**Instructions for the task:** Return each line of the records below that contains the word "layer".

**Given records:**

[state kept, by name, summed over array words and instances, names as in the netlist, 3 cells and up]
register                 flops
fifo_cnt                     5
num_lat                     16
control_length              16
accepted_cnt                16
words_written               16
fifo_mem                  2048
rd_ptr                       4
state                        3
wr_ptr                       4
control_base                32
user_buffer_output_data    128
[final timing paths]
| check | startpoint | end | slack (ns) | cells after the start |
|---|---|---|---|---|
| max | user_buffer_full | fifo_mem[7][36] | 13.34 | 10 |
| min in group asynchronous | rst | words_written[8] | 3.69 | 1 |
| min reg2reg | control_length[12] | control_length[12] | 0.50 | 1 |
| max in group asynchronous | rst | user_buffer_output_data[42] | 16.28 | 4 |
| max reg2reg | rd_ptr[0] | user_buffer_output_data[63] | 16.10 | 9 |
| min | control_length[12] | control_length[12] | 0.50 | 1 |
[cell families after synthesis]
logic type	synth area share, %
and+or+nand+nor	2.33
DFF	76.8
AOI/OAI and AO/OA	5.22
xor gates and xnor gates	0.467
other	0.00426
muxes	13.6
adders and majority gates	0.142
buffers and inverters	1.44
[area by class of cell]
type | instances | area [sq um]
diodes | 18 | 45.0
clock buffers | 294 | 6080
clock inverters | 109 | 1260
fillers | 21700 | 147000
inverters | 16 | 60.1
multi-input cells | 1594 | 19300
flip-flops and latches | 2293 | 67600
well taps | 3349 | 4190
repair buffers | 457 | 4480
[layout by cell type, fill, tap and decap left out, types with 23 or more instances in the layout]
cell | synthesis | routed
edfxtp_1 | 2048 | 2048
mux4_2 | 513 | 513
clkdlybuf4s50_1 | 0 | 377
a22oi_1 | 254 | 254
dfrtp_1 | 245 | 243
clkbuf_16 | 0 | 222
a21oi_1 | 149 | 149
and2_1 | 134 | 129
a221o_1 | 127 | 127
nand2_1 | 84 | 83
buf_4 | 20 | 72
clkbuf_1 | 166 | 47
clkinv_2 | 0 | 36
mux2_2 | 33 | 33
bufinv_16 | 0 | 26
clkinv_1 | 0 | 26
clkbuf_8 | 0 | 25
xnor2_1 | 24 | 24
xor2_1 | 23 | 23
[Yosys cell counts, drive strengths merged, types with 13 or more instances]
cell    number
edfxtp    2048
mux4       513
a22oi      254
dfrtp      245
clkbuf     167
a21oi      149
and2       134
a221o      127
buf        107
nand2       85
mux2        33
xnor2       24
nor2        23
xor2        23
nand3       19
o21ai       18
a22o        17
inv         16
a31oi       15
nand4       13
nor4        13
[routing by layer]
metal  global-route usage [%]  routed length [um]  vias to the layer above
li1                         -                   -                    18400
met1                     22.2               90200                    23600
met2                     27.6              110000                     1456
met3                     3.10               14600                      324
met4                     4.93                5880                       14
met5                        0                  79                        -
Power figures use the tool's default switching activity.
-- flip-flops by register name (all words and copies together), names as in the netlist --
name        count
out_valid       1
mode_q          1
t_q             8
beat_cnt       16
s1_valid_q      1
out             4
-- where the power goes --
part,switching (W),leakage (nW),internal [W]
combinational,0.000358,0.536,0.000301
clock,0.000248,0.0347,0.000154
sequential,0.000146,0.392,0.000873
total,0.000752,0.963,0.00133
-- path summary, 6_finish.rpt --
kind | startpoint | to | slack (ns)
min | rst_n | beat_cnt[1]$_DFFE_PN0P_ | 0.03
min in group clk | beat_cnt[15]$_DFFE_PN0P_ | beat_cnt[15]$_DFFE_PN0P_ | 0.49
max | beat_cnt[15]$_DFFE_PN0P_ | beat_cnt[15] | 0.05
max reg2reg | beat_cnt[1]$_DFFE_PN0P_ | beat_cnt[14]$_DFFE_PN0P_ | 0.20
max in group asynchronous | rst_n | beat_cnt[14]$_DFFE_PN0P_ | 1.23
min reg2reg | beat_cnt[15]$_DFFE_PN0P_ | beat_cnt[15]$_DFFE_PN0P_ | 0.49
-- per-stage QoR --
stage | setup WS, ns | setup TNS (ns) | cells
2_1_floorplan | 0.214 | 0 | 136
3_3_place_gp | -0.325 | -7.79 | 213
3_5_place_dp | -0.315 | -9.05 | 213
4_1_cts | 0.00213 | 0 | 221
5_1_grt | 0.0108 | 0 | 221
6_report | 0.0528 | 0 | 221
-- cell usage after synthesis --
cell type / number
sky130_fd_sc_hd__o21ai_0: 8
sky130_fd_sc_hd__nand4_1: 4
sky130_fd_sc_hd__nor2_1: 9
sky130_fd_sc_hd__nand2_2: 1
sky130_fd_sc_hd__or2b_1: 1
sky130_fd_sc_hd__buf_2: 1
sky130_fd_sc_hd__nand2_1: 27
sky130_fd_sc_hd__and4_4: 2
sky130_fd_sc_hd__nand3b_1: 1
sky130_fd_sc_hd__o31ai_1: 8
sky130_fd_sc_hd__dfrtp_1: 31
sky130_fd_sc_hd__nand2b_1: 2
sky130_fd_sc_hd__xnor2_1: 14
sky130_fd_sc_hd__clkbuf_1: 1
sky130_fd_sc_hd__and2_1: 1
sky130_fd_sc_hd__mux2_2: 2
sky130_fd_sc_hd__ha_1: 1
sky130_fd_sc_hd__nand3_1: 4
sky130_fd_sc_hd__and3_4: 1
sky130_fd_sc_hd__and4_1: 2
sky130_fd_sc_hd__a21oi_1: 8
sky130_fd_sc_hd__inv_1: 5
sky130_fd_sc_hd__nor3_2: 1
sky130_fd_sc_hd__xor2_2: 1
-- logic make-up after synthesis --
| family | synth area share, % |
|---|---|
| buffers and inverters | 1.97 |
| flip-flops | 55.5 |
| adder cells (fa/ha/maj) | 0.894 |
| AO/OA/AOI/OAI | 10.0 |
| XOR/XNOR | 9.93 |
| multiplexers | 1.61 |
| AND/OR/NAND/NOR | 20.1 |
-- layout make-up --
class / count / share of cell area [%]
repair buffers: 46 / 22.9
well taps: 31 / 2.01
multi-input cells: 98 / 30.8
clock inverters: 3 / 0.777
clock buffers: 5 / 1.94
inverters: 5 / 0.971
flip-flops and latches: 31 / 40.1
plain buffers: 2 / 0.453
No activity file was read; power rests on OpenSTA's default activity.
--- src/rtl/uart_tx_arbiter.sv ---
// Round-robin arbiter funnelling NUM_SRC AXI-stream byte sources into one UART
// transmitter stream; a grant lasts one packet or at most MAX_BEATS bytes.
module uart_tx_arbiter #(
   parameter int NUM_SRC   = 4,
   parameter int MAX_BEATS = 64,
   parameter int IDW       = $clog2(NUM_SRC)
) (
   input  logic                 clk_i,
   input  logic                 rst_i,
   input  logic [NUM_SRC*8-1:0] s_axis_tdata_i,
   input  logic [NUM_SRC-1:0]   s_axis_tvalid_i,
   input  logic [NUM_SRC-1:0]   s_axis_tlast_i,
   output logic [NUM_SRC-1:0]   s_axis_tready_o,
   output logic [7:0]           m_axis_tdata_o,
   output logic                 m_axis_tvalid_o,
   input  logic                 m_axis_tready_i,
   output logic [IDW-1:0]       grant_id_o,
   output logic                 busy_o,
   output logic                 trunc_o
);

   typedef enum logic {IDLE, PASS} state_e;

   localparam logic [15:0] LAST_BEAT = 16'(MAX_BEATS - 1);

   state_e         state_q;
   logic [IDW-1:0] grant_q, grant_d, last_q;
   logic [15:0]    beat_q;
   logic           trunc_q;
   logic [7:0]     g_data;
   logic           g_valid, g_last, hs;

   // Round-robin pick: lowest requester above last_q, otherwise the lowest
   // requester overall (the wrap-around case, which also covers last_q itself).
   always_comb begin
      // NOTE: every combinational output gets a default first so no path leaves it unassigned (no latch).
      grant_d = last_q;
      for (int k = NUM_SRC - 1; k >= 0; k--) begin
         if (s_axis_tvalid_i[k]) grant_d = IDW'(k);
      end
      for (int k = NUM_SRC - 1; k >= 0; k--) begin
         if (s_axis_tvalid_i[k] && (IDW'(k) > last_q)) grant_d = IDW'(k);
      end
   end

   always_comb begin
      g_data          = 8'h00;
      g_valid         = 1'b0;
      g_last          = 1'b0;
      s_axis_tready_o = '0;
      for (int k = 0; k < NUM_SRC; k++) begin
         if (grant_q == IDW'(k)) begin
            g_data             = s_axis_tdata_i[8*k +: 8];
            g_valid            = s_axis_tvalid_i[k];
            g_last             = s_axis_tlast_i[k];
            s_axis_tready_o[k] = (state_q == PASS) & m_axis_tready_i;
         end
      end
   end

   assign busy_o          = (state_q == PASS);
   assign m_axis_tvalid_o = busy_o & g_valid;
   assign m_axis_tdata_o  = busy_o ? g_data : 8'h00;
   assign hs              = m_axis_tvalid_o & m_axis_tready_i;
   assign grant_id_o      = grant_q;
   assign trunc_o         = trunc_q;

   // NOTE: sequential state uses non-blocking assignments so every register samples pre-edge values.
   always_ff @(posedge clk_i) begin
      if (rst_i) begin
         state_q <= IDLE;
         grant_q <= '0;
         last_q  <= IDW'(NUM_SRC - 1);
         beat_q  <= '0;
         trunc_q <= 1'b0;
      end else begin
         trunc_q <= 1'b0;
         case (state_q)
            IDLE: begin
               if (|s_axis_tvalid_i) begin
                  grant_q <= grant_d;
                  state_q <= PASS;
               end
            end
            PASS: begin
               if (hs) begin
                  if (g_last || (beat_q == LAST_BEAT)) begin
                     state_q <= IDLE;
                     last_q  <= grant_q;
                     beat_q  <= '0;
                     trunc_q <= ~g_last;
                  end else begin
                     beat_q <= beat_q + 16'd1;
                  end
               end
            end
         endcase
      end
   end

endmodule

**Answer area:**
[routing by layer]
metal  global-route usage [%]  routed length [um]  vias to the layer above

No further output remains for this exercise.